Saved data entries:
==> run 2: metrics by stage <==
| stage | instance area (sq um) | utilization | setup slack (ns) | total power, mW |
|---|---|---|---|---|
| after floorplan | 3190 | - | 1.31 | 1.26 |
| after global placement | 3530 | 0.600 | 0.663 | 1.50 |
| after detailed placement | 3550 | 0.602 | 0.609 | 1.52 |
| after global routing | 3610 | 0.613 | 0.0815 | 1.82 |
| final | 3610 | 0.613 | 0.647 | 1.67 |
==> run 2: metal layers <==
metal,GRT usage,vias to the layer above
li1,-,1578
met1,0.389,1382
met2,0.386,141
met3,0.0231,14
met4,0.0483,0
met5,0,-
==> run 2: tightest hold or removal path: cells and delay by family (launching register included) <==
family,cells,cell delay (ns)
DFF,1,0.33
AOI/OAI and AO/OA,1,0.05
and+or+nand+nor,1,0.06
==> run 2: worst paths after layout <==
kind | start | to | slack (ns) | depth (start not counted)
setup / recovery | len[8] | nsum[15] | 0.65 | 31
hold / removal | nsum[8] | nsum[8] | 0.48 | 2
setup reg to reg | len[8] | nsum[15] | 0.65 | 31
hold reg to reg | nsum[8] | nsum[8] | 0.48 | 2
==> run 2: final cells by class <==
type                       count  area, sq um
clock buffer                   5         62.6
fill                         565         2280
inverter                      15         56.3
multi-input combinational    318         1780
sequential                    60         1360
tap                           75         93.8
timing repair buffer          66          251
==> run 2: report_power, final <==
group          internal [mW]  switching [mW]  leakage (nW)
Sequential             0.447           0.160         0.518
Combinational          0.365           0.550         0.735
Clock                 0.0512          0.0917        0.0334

--

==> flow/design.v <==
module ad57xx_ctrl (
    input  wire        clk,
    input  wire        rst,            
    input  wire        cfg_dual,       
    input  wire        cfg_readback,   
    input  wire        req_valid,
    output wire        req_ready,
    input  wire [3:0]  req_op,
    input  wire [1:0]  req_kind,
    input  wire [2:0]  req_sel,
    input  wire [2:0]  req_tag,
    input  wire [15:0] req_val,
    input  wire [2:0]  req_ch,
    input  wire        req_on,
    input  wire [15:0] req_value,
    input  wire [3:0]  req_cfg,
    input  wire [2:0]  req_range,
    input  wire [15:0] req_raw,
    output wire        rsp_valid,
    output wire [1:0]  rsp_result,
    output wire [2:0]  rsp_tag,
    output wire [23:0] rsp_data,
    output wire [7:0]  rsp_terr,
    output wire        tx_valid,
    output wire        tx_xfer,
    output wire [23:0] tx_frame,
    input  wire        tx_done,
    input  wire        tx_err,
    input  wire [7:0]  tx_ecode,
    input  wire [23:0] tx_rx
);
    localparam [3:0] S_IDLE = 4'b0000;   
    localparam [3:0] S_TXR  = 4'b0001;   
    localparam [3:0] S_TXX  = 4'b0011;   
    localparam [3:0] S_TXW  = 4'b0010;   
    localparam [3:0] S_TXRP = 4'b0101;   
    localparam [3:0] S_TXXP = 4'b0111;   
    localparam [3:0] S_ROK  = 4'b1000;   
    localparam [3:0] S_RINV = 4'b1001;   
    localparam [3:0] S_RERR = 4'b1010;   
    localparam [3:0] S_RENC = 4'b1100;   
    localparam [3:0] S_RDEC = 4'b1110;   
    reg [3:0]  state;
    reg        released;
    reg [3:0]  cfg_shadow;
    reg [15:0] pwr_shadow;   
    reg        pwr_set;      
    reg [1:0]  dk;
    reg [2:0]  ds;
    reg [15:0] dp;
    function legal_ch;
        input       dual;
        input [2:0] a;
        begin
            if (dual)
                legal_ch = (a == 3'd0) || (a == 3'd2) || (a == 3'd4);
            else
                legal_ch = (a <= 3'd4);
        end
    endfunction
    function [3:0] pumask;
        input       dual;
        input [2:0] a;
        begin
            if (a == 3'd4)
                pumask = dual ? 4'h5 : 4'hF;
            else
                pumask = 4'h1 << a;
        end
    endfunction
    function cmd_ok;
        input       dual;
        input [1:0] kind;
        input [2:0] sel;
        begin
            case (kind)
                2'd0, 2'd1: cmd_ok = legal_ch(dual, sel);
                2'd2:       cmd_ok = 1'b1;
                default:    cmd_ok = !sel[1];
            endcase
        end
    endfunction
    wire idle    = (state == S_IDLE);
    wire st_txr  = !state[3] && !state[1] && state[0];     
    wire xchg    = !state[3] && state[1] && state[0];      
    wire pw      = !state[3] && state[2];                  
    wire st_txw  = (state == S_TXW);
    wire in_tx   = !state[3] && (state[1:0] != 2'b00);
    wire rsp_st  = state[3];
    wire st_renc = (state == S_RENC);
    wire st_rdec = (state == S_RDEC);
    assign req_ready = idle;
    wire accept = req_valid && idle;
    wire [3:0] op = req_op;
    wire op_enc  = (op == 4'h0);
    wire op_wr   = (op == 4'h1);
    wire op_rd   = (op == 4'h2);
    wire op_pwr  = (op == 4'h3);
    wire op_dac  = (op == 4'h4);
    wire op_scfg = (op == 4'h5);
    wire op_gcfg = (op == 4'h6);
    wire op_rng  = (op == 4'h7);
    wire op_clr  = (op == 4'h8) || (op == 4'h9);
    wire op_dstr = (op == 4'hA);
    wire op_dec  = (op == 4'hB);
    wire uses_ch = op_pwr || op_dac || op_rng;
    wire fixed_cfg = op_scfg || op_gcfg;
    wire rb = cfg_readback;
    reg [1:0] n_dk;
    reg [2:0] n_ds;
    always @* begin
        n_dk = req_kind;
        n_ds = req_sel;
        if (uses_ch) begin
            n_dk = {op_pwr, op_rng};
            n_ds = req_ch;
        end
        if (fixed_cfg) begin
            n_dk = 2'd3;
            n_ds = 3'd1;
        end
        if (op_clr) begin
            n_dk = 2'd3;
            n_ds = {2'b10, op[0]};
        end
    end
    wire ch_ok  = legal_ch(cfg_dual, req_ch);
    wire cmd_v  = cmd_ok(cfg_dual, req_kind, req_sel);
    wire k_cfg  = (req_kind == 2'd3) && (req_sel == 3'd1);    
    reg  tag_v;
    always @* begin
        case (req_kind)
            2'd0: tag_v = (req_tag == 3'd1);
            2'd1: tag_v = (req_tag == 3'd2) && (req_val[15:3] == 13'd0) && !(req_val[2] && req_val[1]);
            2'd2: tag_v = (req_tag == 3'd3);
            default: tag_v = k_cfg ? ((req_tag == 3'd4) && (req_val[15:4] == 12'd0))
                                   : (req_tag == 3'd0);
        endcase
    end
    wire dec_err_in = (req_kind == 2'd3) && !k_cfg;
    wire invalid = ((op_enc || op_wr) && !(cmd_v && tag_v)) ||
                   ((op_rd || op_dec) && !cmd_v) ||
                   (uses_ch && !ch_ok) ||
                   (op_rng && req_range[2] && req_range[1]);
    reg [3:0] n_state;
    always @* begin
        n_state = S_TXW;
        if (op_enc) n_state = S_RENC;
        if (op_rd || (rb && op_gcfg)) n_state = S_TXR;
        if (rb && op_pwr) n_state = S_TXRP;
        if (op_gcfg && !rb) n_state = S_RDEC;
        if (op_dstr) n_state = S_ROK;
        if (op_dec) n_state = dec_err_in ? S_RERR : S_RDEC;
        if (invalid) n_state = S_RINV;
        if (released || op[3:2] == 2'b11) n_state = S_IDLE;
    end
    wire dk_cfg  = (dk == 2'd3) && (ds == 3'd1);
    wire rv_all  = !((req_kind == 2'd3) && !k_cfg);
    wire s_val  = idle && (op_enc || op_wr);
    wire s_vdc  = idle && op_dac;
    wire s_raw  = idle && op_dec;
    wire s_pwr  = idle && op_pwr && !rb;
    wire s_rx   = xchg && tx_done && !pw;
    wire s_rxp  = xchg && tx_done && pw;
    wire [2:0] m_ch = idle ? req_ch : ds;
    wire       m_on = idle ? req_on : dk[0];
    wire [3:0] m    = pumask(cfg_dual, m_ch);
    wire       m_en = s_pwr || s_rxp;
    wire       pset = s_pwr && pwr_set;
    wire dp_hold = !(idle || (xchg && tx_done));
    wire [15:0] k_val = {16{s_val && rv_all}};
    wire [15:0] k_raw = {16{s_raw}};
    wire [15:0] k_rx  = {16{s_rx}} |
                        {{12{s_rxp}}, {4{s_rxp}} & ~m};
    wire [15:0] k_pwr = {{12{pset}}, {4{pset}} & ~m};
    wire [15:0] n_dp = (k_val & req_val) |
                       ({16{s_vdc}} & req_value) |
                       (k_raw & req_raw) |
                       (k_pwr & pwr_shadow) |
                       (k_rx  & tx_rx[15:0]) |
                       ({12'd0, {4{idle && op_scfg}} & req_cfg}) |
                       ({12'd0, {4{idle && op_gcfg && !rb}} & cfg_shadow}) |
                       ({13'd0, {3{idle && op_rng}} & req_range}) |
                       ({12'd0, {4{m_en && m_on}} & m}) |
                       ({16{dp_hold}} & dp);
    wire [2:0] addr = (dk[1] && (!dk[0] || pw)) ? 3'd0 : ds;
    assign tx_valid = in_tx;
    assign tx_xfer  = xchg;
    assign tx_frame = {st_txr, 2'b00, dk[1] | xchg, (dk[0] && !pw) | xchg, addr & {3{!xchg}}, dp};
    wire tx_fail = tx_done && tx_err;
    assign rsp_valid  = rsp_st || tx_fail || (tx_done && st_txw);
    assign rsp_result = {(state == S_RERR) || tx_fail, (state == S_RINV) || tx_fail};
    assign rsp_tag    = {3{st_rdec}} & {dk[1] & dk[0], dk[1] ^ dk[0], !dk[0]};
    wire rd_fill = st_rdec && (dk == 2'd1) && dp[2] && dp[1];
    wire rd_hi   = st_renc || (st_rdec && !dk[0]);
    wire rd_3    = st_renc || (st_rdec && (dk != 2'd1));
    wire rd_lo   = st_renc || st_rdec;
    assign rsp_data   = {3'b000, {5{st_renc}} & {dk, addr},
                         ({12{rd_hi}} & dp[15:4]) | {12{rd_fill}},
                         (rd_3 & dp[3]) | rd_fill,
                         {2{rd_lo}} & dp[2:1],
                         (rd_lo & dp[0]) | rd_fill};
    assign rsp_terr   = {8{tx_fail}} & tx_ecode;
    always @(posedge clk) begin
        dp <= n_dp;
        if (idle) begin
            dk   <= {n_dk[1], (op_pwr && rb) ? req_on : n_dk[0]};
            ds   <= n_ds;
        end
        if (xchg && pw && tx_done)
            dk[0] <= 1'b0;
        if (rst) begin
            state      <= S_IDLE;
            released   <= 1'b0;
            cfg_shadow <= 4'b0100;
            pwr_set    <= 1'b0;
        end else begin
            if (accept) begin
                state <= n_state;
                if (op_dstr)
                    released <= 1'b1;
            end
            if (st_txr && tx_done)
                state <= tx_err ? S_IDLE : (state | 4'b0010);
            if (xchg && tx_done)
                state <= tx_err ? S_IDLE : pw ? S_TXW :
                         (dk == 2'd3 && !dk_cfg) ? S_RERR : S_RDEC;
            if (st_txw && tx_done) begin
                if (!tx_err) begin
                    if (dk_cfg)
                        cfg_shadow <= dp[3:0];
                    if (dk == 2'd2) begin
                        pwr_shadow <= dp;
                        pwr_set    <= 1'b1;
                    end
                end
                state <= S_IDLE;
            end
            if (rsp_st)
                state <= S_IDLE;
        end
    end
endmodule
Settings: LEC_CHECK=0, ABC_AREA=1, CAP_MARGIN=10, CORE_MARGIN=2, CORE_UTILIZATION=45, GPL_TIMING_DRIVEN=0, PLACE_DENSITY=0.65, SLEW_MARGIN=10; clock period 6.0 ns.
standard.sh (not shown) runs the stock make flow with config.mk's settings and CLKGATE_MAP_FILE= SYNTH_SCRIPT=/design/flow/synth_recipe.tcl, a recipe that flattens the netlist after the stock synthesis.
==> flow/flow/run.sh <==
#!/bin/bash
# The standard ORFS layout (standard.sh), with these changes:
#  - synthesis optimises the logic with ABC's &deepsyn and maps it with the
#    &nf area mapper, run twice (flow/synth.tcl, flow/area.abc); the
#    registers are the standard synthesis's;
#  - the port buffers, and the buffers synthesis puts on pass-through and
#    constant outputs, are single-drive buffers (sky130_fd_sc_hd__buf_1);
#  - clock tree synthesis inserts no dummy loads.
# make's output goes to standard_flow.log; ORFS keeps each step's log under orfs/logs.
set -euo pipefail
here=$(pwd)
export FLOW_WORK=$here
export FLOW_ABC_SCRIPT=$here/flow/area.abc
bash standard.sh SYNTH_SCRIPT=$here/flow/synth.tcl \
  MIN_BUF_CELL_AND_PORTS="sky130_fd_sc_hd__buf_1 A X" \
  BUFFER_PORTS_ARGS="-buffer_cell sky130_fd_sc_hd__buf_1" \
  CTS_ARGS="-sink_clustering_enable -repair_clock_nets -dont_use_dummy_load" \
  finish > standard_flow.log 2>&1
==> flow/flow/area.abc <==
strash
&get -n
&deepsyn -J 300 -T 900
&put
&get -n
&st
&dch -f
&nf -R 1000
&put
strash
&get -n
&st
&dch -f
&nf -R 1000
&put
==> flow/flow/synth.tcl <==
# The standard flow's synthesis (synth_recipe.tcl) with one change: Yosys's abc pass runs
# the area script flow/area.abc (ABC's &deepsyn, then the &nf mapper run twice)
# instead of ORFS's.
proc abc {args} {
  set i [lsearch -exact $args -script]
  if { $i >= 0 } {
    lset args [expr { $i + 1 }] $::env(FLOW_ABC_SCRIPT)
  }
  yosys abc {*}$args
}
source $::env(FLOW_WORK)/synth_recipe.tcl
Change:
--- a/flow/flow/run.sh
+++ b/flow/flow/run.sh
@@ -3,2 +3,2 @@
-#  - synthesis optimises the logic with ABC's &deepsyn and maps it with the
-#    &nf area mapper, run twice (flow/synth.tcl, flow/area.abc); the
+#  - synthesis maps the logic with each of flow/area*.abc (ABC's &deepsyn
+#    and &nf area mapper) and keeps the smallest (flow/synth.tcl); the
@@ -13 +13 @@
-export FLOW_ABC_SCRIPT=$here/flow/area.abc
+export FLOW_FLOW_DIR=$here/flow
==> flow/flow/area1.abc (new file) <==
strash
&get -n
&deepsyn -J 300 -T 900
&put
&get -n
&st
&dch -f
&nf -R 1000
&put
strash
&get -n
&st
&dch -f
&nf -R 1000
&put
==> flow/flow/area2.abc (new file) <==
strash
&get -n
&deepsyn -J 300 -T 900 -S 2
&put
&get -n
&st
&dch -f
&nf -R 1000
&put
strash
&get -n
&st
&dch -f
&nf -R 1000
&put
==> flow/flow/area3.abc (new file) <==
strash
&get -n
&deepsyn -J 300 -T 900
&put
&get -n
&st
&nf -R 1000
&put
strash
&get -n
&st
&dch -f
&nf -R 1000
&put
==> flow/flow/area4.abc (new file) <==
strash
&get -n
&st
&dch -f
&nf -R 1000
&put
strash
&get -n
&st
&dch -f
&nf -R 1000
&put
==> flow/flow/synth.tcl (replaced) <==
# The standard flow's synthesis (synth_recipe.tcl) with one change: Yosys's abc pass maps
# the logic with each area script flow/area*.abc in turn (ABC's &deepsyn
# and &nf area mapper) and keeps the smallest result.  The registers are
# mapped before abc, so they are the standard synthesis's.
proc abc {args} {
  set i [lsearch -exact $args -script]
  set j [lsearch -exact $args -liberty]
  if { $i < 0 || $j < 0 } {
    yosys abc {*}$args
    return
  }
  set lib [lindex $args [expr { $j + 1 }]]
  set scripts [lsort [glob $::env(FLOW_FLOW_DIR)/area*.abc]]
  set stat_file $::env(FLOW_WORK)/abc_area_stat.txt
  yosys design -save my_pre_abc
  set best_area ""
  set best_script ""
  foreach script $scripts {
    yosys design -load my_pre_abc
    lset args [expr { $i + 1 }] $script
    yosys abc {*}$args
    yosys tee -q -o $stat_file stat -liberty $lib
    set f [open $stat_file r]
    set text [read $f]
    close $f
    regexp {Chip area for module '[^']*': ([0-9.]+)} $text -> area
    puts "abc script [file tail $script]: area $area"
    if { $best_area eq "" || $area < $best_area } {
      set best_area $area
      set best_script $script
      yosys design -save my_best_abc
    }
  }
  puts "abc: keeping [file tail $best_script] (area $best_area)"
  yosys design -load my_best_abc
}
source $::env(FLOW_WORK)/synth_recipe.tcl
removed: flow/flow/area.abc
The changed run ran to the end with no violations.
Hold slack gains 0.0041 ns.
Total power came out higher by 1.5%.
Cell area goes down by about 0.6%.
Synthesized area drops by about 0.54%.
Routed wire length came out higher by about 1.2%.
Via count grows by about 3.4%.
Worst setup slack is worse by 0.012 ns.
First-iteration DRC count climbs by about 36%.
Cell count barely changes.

● How to complete this task: What you give back must be the stretch above, starting at the line with "(op == 4'h2);" and ending at the line with "if (fixed_cfg) begin", copied exactly.

● Finished task:
    wire op_rd   = (op == 4'h2);
    wire op_pwr  = (op == 4'h3);
    wire op_dac  = (op == 4'h4);
    wire op_scfg = (op == 4'h5);
    wire op_gcfg = (op == 4'h6);
    wire op_rng  = (op == 4'h7);
    wire op_clr  = (op == 4'h8) || (op == 4'h9);
    wire op_dstr = (op == 4'hA);
    wire op_dec  = (op == 4'hB);
    wire uses_ch = op_pwr || op_dac || op_rng;
    wire fixed_cfg = op_scfg || op_gcfg;
    wire rb = cfg_readback;
    reg [1:0] n_dk;
    reg [2:0] n_ds;
    always @* begin
        n_dk = req_kind;
        n_ds = req_sel;
        if (uses_ch) begin
            n_dk = {op_pwr, op_rng};
            n_ds = req_ch;
        end
        if (fixed_cfg) begin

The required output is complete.